Scheduler Agent Supervisor Pattern
Coordinate resilient job scheduling by separating scheduling logic from execution agents and adding a supervisor that monitors, restarts, and manages agent lifecycle.
Note: This guide follows English-language naming conventions and terminology standards common in international development teams. Examples use English identifiers and comments to maximize compatibility across codebases and tooling.
Scheduler Agent Supervisor Pattern
Overview
The Scheduler Agent Supervisor Pattern structures distributed job processing into three distinct roles: a Scheduler that decides what work to do and when, Agents that execute the actual work, and a Supervisor that monitors agents, handles failures, and manages the lifecycle of the system.
This separation of concerns makes the system resilient to agent crashes, network partitions, and unresponsive workers. The supervisor detects failed agents, restarts them, redistributes their work, and ensures scheduling continues even when individual components fail. It is the foundation of many job orchestration systems, from Erlang’s OTP supervision trees to Kubernetes controllers.
When to Use
- Long-running or background jobs that must survive individual machine failures
- Distributed task execution where workers may crash or become unreachable
- Systems requiring automatic recovery, retry, and failure isolation
- Multi-step workflows where each step is independently supervised
- Environments where job executors (agents) run on heterogeneous or ephemeral infrastructure
When to Avoid
- Simple cron jobs on a single server where process managers (systemd, PM2) suffice
- Stateless HTTP request handling where failures are surfaced immediately to the caller
- Systems where the overhead of supervision exceeds the cost of occasional failures
- Very short-lived tasks where supervisor election and heartbeat checks add unacceptable latency
Solution
Python (Custom Supervisor with Agents)
import asyncio
import time
import uuid
from dataclasses import dataclass, field
from typing import Dict, List, Optional, Callable
from enum import Enum
import logging
logger = logging.getLogger(__name__)
class JobStatus(Enum):
PENDING = "pending"
RUNNING = "running"
COMPLETED = "completed"
FAILED = "failed"
CANCELLED = "cancelled"
@dataclass
class Job:
id: str
task: Callable
args: tuple = ()
kwargs: dict = field(default_factory=dict)
status: JobStatus = JobStatus.PENDING
agent_id: Optional[str] = None
retries: int = 0
max_retries: int = 3
created_at: float = field(default_factory=time.time)
started_at: Optional[float] = None
completed_at: Optional[float] = None
class Agent:
"""Executes jobs assigned by the scheduler"""
def __init__(self, agent_id: str):
self.id = agent_id
self.current_job: Optional[Job] = None
self.healthy = True
self.last_heartbeat = time.time()
self._task: Optional[asyncio.Task] = None
async def execute(self, job: Job) -> bool:
"""Execute a job.
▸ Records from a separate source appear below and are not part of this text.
==> config.mk <==
export PLATFORM = sky130hd
export DESIGN_NAME = ex_stage_pipe
export DESIGN_NICKNAME = d
export VERILOG_FILES = /design/src/rtl/ex_stage_pipe.sv
export SDC_FILE = /design/constraint.sdc
export NUM_CORES = 1
export LEC_CHECK = 0
export CORE_ASPECT_RATIO = 0.9
export CORE_MARGIN = 2
export CORE_UTILIZATION = 40
export DETAILED_ROUTE_END_ITERATION = 10
export SYNTH_ARGS = -nofsm -noshare
export SYNTH_HDL_FRONTEND = slang
export SYNTH_SLANG_ARGS = --single-unit
==> constraint.sdc <==
create_clock -name clock -period 7.25 [get_ports clock]
set_input_delay 0.725 -clock clock [delete_from_list [all_inputs] [get_ports clock]]
set_output_delay 0.725 -clock clock [all_outputs]
set_load 0.01 [all_outputs]
==> src/rtl/ex_stage_pipe.sv <==
// Two-stage pipelined execute unit with valid/ready handshaking.
// Stage 1 registers pre-processed operands; stage 2 runs the ALU and
// registers the result, status flags and store request.
module ex_stage_pipe #(
    parameter int REG_WD = 32
) (
    input  logic              clock,
    input  logic              reset,
    input  logic              enable_ex,
    input  logic              in_valid,
    output logic              in_ready,
    input  logic [REG_WD-1:0] src1,
    input  logic [REG_WD-1:0] src2,
    input  logic [REG_WD-1:0] imm,
    input  logic [6:0]        control_in,
    input  logic [REG_WD-1:0] mem_data_read_in,
    output logic              out_valid,
    input  logic              out_ready,
    output logic [REG_WD-1:0] aluout,
    output logic [REG_WD-1:0] mem_data_write_out,
    output logic              mem_write_en,
    output logic              carry,
    output logic              zero,
    output logic              overflow
);
    localparam int SH_WD = $clog2(REG_WD);

    localparam logic [2:0] OPS_SHIFT = 3'b000;
    localparam logic [2:0] OPS_ARITH = 3'b001;
    localparam logic [2:0] OPS_LOAD  = 3'b100;
    localparam logic [2:0] OPS_STORE = 3'b101;

    // Stage 1 registers
    logic              s1_valid_q;
    logic [REG_WD-1:0] s1_a_q, s1_b_q, s1_st_q, s1_ld_q, s1_addr_q;
    logic [2:0]        s1_opsel_q, s1_op_q;

    // Stage 2 registers
    logic              s2_valid_q;
    logic [REG_WD-1:0] res_q, mdw_q;
    logic              mwe_q, c_q, z_q, v_q;

    logic              s1_adv_s, s2_adv_s;
    logic [REG_WD-1:0] res_d;
    logic              c_d, v_d, z_d;

    logic [REG_WD:0]   sum_s;
    logic [REG_WD-1:0] diff_s;
    logic [SH_WD-1:0]  amt_s, sll_idx_s, srl_idx_s;
    logic [SH_WD:0]    rot_s;
    logic              msb_a_s, msb_b_s;

    assign s2_adv_s = enable_ex & (~s2_valid_q | out_ready);
    assign s1_adv_s = enable_ex & (~s1_valid_q | s2_adv_s);
    assign in_ready = reset & s1_adv_s;

    assign sum_s     = {1'b0, s1_a_q} + {1'b0, s1_b_q};
    assign diff_s    = s1_a_q - s1_b_q;
    assign amt_s     = s1_b_q[SH_WD-1:0];
    // REG_WD is a power of two, so 0 - amt wraps to REG_WD - amt
    assign sll_idx_s = {SH_WD{1'b0}} - amt_s;
    assign srl_idx_s = amt_s - {{(SH_WD-1){1'b0}}, 1'b1};
    assign rot_s     = (SH_WD+1)'(REG_WD) - {1'b0, amt_s};
    assign msb_a_s   = s1_a_q[REG_WD-1];
    assign msb_b_s   = s1_b_q[REG_WD-1];

    // ALU: result and flags from the stage-1 registers
    always_comb begin
        res_d = {REG_WD{1'b0}};
        c_d   = 1'b0;
        v_d   = 1'b0;
        case (s1_opsel_q)
            OPS_ARITH: begin
                case (s1_op_q)
                    3'b000: begin
                        res_d = sum_s[REG_WD-1:0];
                        c_d   = sum_s[REG_WD];
                        v_d   = ~(msb_a_s ^ msb_b_s) & (sum_s[REG_WD-1] ^ msb_a_s);
                    end
                    3'b001: begin
                        res_d = diff_s;
                        c_d   = (s1_a_q < s1_b_q);
                        v_d   = (msb_a_s ^ msb_b_s) & (diff_s[REG_WD-1] ^ msb_a_s);
                    end
                    3'b010:  res_d = s1_a_q & s1_b_q;
                    3'b011:  res_d = s1_a_q | s1_b_q;
                    3'b100:  res_d = s1_a_q ^ s1_b_q;
                    3'b101:  res_d = ~s1_a_q;
                    3'b110:  res_d = s1_b_q;
                    3'b111:  res_d = {{(REG_WD-1){1'b0}}, ($signed(s1_a_q) < $signed(s1_b_q))};
                    default: res_d = {REG_WD{1'b0}};
                endcase
            end
            OPS_SHIFT: begin
                case (s1_op_q)
                    3'b000: begin
                        res_d = s1_a_q << amt_s;
                        if (amt_s != {SH_WD{1'b0}}) c_d = s1_a_q[sll_idx_s];
                        else                        c_d = 1'b0;
                    end
                    3'b001: begin
                        res_d = s1_a_q >> amt_s;
                        if (amt_s != {SH_WD{1'b0}}) c_d = s1_a_q[srl_idx_s];
                        else                        c_d = 1'b0;
                    end
                    3'b010: begin
                        res_d = $signed(s1_a_q) >>> amt_s;
                        if (amt_s != {SH_WD{1'b0}}) c_d = s1_a_q[srl_idx_s];
                        else                        c_d = 1'b0;
                    end
                    3'b011:  res_d = (s1_a_q << amt_s) | (s1_a_q >> rot_s);
                    default: res_d = s1_a_q;
                endcase
            end
            OPS_LOAD:  res_d = s1_ld_q;
            OPS_STORE: res_d = s1_addr_q;
            default:   res_d = {REG_WD{1'b0}};
        endcase
        z_d = (res_d == {REG_WD{1'b0}});
    end

    // Stage 1: operand pre-processing register
    always_ff @(posedge clock) begin
        if (!reset) begin
            s1_valid_q <= 1'b0;
            s1_a_q     <= {REG_WD{1'b0}};
            s1_b_q     <= {REG_WD{1'b0}};
            s1_st_q    <= {REG_WD{1'b0}};
            s1_ld_q    <= {REG_WD{1'b0}};
            s1_addr_q  <= {REG_WD{1'b0}};
            s1_opsel_q <= 3'b000;
            s1_op_q    <= 3'b000;
        end else if (s1_adv_s) begin
            s1_valid_q <= in_valid;
            if (in_valid) begin
                s1_a_q     <= src1;
                s1_b_q     <= control_in[6] ? imm : src2;
                s1_st_q    <= src2;
                s1_ld_q    <= mem_data_read_in;
                s1_addr_q  <= src1 + imm;
                s1_opsel_q <= control_in[5:3];
                s1_op_q    <= control_in[2:0];
            end
        end
    end

    // Stage 2: result, flag and store-request register
    always_ff @(posedge clock) begin
        if (!reset) begin
            s2_valid_q <= 1'b0;
            res_q      <= {REG_WD{1'b0}};
            mdw_q      <= {REG_WD{1'b0}};
            mwe_q      <= 1'b0;
            c_q        <= 1'b0;
            z_q        <= 1'b0;
            v_q        <= 1'b0;
        end else if (s2_adv_s) begin
            s2_valid_q <= s1_valid_q;
            mwe_q      <= s1_valid_q & (s1_opsel_q == OPS_STORE);
            if (s1_valid_q) begin
                res_q <= res_d;
                mdw_q <= s1_st_q;
                c_q   <= c_d;
                z_q   <= z_d;
                v_q   <= v_d;
            end
        end
    end

    assign out_valid          = s2_valid_q;
    assign aluout             = res_q;
    assign mem_data_write_out = mdw_q;
    assign mem_write_en       = mwe_q;
    assign carry              = c_q;
    assign zero               = z_q;
    assign overflow           = v_q;
endmodule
Returns True on success, False on failure."""
self.current_job = job
job.status = JobStatus.RUNNING
job.agent_id = self.id
job.started_at = time.time()
try:
result = await asyncio.wait_for(
self._run_job(job),
timeout=30.0
)
job.status = JobStatus.COMPLETED
job.completed_at = time.time()
logger.info(f"Job {job.id} completed on agent {self.id}")
return True
except asyncio.TimeoutError:
logger.error(f"Job {job.id} timed out on agent {self.id}")
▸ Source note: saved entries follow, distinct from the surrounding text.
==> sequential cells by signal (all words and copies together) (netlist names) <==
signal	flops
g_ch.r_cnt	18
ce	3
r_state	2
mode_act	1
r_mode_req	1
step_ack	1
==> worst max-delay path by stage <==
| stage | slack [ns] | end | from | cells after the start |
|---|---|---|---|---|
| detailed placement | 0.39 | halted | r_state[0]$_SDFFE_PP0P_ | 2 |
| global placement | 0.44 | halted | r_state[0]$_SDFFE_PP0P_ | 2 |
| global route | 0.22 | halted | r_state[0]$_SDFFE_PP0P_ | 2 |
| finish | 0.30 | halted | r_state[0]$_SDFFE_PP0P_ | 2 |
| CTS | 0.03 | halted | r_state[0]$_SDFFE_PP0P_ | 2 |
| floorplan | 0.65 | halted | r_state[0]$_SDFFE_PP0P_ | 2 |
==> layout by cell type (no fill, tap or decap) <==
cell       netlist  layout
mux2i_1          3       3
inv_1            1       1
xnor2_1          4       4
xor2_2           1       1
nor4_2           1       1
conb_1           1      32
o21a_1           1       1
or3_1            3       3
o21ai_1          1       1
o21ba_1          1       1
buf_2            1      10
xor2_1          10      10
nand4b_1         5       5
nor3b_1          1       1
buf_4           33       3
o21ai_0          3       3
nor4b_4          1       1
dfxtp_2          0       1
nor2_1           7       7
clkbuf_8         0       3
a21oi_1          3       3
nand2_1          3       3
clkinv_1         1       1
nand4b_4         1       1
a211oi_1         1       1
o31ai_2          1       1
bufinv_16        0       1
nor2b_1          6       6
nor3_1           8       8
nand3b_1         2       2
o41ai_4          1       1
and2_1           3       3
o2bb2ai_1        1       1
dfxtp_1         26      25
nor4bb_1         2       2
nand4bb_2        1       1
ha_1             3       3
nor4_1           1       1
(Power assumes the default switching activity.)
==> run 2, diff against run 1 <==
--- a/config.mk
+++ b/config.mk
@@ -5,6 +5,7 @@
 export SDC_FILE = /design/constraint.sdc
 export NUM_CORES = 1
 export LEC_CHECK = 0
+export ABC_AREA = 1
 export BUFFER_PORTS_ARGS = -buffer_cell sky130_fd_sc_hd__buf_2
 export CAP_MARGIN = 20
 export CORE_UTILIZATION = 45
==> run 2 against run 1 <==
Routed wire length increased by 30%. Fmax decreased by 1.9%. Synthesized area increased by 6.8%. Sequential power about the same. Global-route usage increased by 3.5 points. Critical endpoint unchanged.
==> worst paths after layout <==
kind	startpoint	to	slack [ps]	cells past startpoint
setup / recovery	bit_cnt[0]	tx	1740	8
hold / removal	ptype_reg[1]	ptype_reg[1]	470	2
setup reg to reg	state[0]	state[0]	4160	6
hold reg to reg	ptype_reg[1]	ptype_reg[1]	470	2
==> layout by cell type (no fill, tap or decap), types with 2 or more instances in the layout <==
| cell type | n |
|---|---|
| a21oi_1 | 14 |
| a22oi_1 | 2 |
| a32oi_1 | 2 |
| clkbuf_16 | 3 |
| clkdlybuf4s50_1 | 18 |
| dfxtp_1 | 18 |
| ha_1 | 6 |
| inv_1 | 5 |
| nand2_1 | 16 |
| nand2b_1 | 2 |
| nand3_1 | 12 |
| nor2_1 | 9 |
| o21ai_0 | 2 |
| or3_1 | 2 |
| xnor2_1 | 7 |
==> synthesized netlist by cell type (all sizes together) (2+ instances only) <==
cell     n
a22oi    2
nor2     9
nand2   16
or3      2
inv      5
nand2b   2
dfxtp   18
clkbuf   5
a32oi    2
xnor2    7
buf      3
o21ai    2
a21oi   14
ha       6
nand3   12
## src/rtl/muldiv_unit.sv

```systemverilog
// muldiv_unit: iterative signed/unsigned multiply/divide with HI/LO result registers.
// Multiply is shift-add, divide is restoring. Both retire BPC bits per RUN cycle.
module muldiv_unit #(
   parameter int WIDTH = 32,
   parameter int BPC = 1
) (
   input  logic             clk,
   input  logic             reset,
   input  logic             start,
   input  logic [1:0]       op,
   input  logic [WIDTH-1:0] a,
   input  logic [WIDTH-1:0] b,
   input  logic             hi_wr,
   input  logic             lo_wr,
   input  logic [WIDTH-1:0] wr_data,
   output logic             busy,
   output logic             done,
   output logic             div_by_zero,
   output logic [WIDTH-1:0] hi,
   output logic [WIDTH-1:0] lo
);
   localparam int N = WIDTH / BPC;
   localparam int CW = $clog2(N + 1);
   typedef enum logic [1:0] {IDLE, PREP, RUN, FIX} state_t;
   state_t state, state_nxt;
   logic [1:0] op_r;
   logic [WIDTH-1:0] a_r, b_r, mag_a, mag_b, quo, rem;
   logic neg_res, neg_rem, is_div, is_sgn, b_zero;
   logic [CW-1:0] cnt;
   logic [2*WIDTH-1:0] acc, acc_nxt, prod;
   logic [WIDTH:0] tmp;
   logic q;
   assign is_div = op_r[1];
   assign is_sgn = ~op_r[0];
   assign b_zero = b_r == '0;
   assign mag_a = is_sgn && a_r[WIDTH-1] ? -a_r : a_r;
   assign mag_b = is_sgn && b_r[WIDTH-1] ? -b_r : b_r;
   assign prod = neg_res ? -acc : acc;
   assign quo = neg_res ? -acc[WIDTH-1:0] : acc[WIDTH-1:0];
   assign rem = neg_rem ? -acc[2*WIDTH-1:WIDTH] : acc[2*WIDTH-1:WIDTH];
   always_ff @(posedge clk or negedge reset) begin
      if (!reset) state <= IDLE;
      else state <= state_nxt;
   end
   always_comb begin
      state_nxt = state;
      case (state)
         IDLE: state_nxt = start ? PREP : IDLE;
         PREP: state_nxt = is_div && b_zero ? IDLE : RUN;
         RUN:  state_nxt = cnt == CW'(1) ? FIX : RUN;
         FIX:  state_nxt = IDLE;
      endcase
   end
   // In RUN a_r/b_r hold magnitudes; acc is {partial, multiplier} or {remainder, quotient}
   always_comb begin
      acc_nxt = acc;
      tmp = '0;
      q = 1'b0;
      for (int i = 0; i < BPC; i++) begin
         if (is_div) begin
            tmp = acc_nxt[2*WIDTH-1:WIDTH-1];
            q = tmp >= {1'b0, b_r};
            tmp = q ? tmp - {1'b0, b_r} : tmp;
            acc_nxt = {tmp[WIDTH-1:0], acc_nxt[WIDTH-2:0], q};
         end else begin
            tmp = {1'b0, acc_nxt[2*WIDTH-1:WIDTH]} + (acc_nxt[0] ? {1'b0, a_r} : '0);
            acc_nxt = {tmp, acc_nxt[WIDTH-1:1]};
         end
      end
   end
   always_ff @(posedge clk or negedge reset) begin
      if (!reset) begin
         op_r <= '0;
         a_r <= '0;
         b_r <= '0;
         neg_res <= 1'b0;
         neg_rem <= 1'b0;
         cnt <= '0;
         acc <= '0;
         hi <= '0;
         lo <= '0;
         busy <= 1'b0;
         done <= 1'b0;
         div_by_zero <= 1'b0;
      end else begin
         done <= 1'b0;
         div_by_zero <= 1'b0;
         busy <= state_nxt != IDLE;
         if (!busy && hi_wr) hi <= wr_data;
         if (!busy && lo_wr) lo <= wr_data;
         case (state)
            IDLE: if (start) begin
               op_r <= op;
               a_r <= a;
               b_r <= b;
            end
            PREP: begin
               neg_res <= is_sgn & (a_r[WIDTH-1] ^ b_r[WIDTH-1]);
               neg_rem <= is_sgn & a_r[WIDTH-1];
               a_r <= mag_a;
               b_r <= mag_b;
               cnt <= CW'(N);
               acc <= {{WIDTH{1'b0}}, is_div ? mag_a : mag_b};
               if (is_div && b_zero) begin
                  hi <= a_r;
                  lo <= '1;
                  done <= 1'b1;
                  div_by_zero <= 1'b1;
               end
            end
            RUN: begin
               acc <= acc_nxt;
               cnt <= cnt - CW'(1);
            end
            FIX: begin
               {hi, lo} <= is_div ? {rem, quo} : prod;
               done <= 1'b1;
            end
         endcase
      end
   end
endmodule
```
==> src/rtl/div_step.sv <==
module div_step
  import div_pkg::*;
#(
  parameter int unsigned WIDTH = DIV_WIDTH
) (
  input  logic [WIDTH-1:0] rem,
  input  logic [WIDTH-1:0] quo,
  input  logic [WIDTH-1:0] divisor_mag,
  output logic [WIDTH-1:0] next_rem,
  output logic [WIDTH-1:0] next_quo
);

  logic [WIDTH:0]   rem_sh;
  logic [WIDTH+1:0] trial;
  logic             trial_neg;

  // One extra guard bit: with a zero divisor the remainder can reach 2^(WIDTH+1)-1,
  // and every step must still be accepted so the quotient saturates to all ones.
  always_comb begin
    rem_sh    = {rem, quo[WIDTH-1]};
    trial     = {1'b0, rem_sh} - {2'b00, divisor_mag};
    trial_neg = trial[WIDTH+1];
    if (trial_neg) begin
      next_rem = rem_sh[WIDTH-1:0];
      next_quo = {quo[WIDTH-2:0], 1'b0};
    end else begin
      next_rem = WIDTH'(trial);
      next_quo = {quo[WIDTH-2:0], 1'b1};
    end
  end

endmodule

==> src/rtl/exec_div_unit.sv <==
module exec_div_unit
  import div_pkg::*;
#(
  parameter int unsigned WIDTH = DIV_WIDTH
) (
  input  logic             clock,
  input  logic             reset,
  input  logic             start,
  input  logic             is_signed,
  input  logic             flush,
  input  logic [WIDTH-1:0] dividend,
  input  logic [WIDTH-1:0] divisor,
  output logic             busy,
  output logic             has_div_e,
  output logic [WIDTH-1:0] div_hi_e,
  output logic [WIDTH-1:0] div_lo_e
);

  localparam int unsigned     CNT_W    = (WIDTH > 1) ? $clog2(WIDTH) : 1;
  localparam logic [CNT_W-1:0] CNT_LAST = CNT_W'(WIDTH - 1);

  div_state_e       state_q, state_d;
  logic [CNT_W-1:0] count_q, count_d;
  logic [WIDTH-1:0] rem_q, rem_d;
  logic [WIDTH-1:0] quo_q, quo_d;
  logic [WIDTH-1:0] dmag_q, dmag_d;
  logic             neg_quo_q, neg_quo_d;
  logic             neg_rem_q, neg_rem_d;
  logic             div_zero_q, div_zero_d;
  logic [WIDTH-1:0] hi_q, hi_d;
  logic [WIDTH-1:0] lo_q, lo_d;

  logic [WIDTH-1:0] step_rem;
  logic [WIDTH-1:0] step_quo;

  div_step #(
    .WIDTH(WIDTH)
  ) u_step (
    .rem        (rem_q),
    .quo        (quo_q),
    .divisor_mag(dmag_q),
    .next_rem   (step_rem),
    .next_quo   (step_quo)
  );

  always_comb begin
    state_d    = state_q;
    count_d    = count_q;
    rem_d      = rem_q;
    quo_d      = quo_q;
    dmag_d     = dmag_q;
    neg_quo_d  = neg_quo_q;
    neg_rem_d  = neg_rem_q;
    div_zero_d = div_zero_q;
    hi_d       = hi_q;
    lo_d       = lo_q;

    case (state_q)
      IDLE, DONE: begin
        if (start && !flush) begin
          state_d    = ITER;
          count_d    = '0;
          rem_d      = '0;
          quo_d      = (is_signed && dividend[WIDTH-1]) ? (-dividend) : dividend;
          dmag_d     = (is_signed && divisor[WIDTH-1])  ? (-divisor)  : divisor;
          neg_quo_d  = is_signed && (dividend[WIDTH-1] ^ divisor[WIDTH-1]);
          neg_rem_d  = is_signed && dividend[WIDTH-1];
          div_zero_d = (divisor == '0);
        end else begin
          state_d = IDLE;
        end
      end
      ITER: begin
        if (flush) begin
          state_d = IDLE;
        end else begin
          rem_d   = step_rem;
          quo_d   = step_quo;
          count_d = count_q + CNT_W'(1);
          if (count_q == CNT_LAST) begin
            state_d = FIX;
          end
        end
      end
      FIX: begin
        if (flush) begin
          state_d = IDLE;
        end else begin
          lo_d    = (neg_quo_q && !div_zero_q) ? (-quo_q) : quo_q;
          hi_d    = neg_rem_q ? (-rem_q) : rem_q;
          state_d = DONE;
        end
      end
      default: state_d = IDLE;
    endcase
  end

  always_ff @(posedge clock or posedge reset) begin
    if (reset) begin
      state_q    <= IDLE;
      count_q    <= '0;
      rem_q      <= '0;
      quo_q      <= '0;
      dmag_q     <= '0;
      neg_quo_q  <= 1'b0;
      neg_rem_q  <= 1'b0;
      div_zero_q <= 1'b0;
      hi_q       <= '0;
      lo_q       <= '0;
    end else begin
      state_q    <= state_d;
      count_q    <= count_d;
      rem_q      <= rem_d;
      quo_q      <= quo_d;
      dmag_q     <= dmag_d;
      neg_quo_q  <= neg_quo_d;
      neg_rem_q  <= neg_rem_d;
      div_zero_q <= div_zero_d;
      hi_q       <= hi_d;
      lo_q       <= lo_d;
    end
  end

  assign busy      = (state_q == ITER) || (state_q == FIX);
  assign has_div_e = (state_q == DONE);
  assign div_hi_e  = hi_q;
  assign div_lo_e  = lo_q;

endmodule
job.status = JobStatus.FAILED
return False
except Exception as e:
logger.error(f"Job {job.id} failed: {e}")
job.status = JobStatus.FAILED
return False
finally:
self.current_job = None
self.last_heartbeat = time.time()
async def _run_job(self, job: Job):
"""User-defined job execution"""
await asyncio.sleep(0.5) # Simulate work
if hasattr(job.task, '__call__'):
return job.task(*job.args, **job.kwargs)
return job.task
async def heartbeat(self):
"""Keep agent alive signal"""
while True:
self.last_heartbeat = time.time()
await asyncio.sleep(5)
def is_healthy(self) -> bool:
return time.time() - self.last_heartbeat < 15
class Supervisor:
"""Monitors agents, restarts failed ones, and redistributes work"""
def __init__(self, check_interval: float = 10.0):
self.agents: Dict[str, Agent] = {}
self.jobs: Dict[str, Job] = {}
self.check_interval = check_interval
self._monitor_task: Optional[asyncio.Task] = None
def add_agent(self, agent: Agent):
self.agents[agent.id] = agent
logger.info(f"Agent {agent.id} registered")
def submit_job(self, task: Callable, *args, **kwargs) -> str:
job = Job(
id=str(uuid.uuid4()),
task=task,
args=args,
kwargs=kwargs
)
self.jobs[job.id] = job
logger.info(f"Job {job.id} submitted")
return job.id
async def start(self):
"""Start supervisor monitoring loop"""
self._monitor_task = asyncio.create_task(self._monitor_loop())
async def _monitor_loop(self):
"""Periodically check agent health and redistribute failed jobs"""
while True:
await asyncio.sleep(self.check_interval)
await self._check_agents()
await self._redistribute_work()
async def _check_agents(self):
"""Detect and handle failed agents"""
failed_agents = []
for agent_id, agent in self.agents.items():
if not agent.is_healthy():
logger.warning(f"Agent {agent_id} is unhealthy")
failed_agents.append(agent_id)
# Requeue agent's current job
if agent.current_job and agent.current_job.status == JobStatus.RUNNING:
agent.current_job.status = JobStatus.FAILED
agent.current_job.retries += 1
logger.info(f"Job {agent.current_job.id} marked for retry")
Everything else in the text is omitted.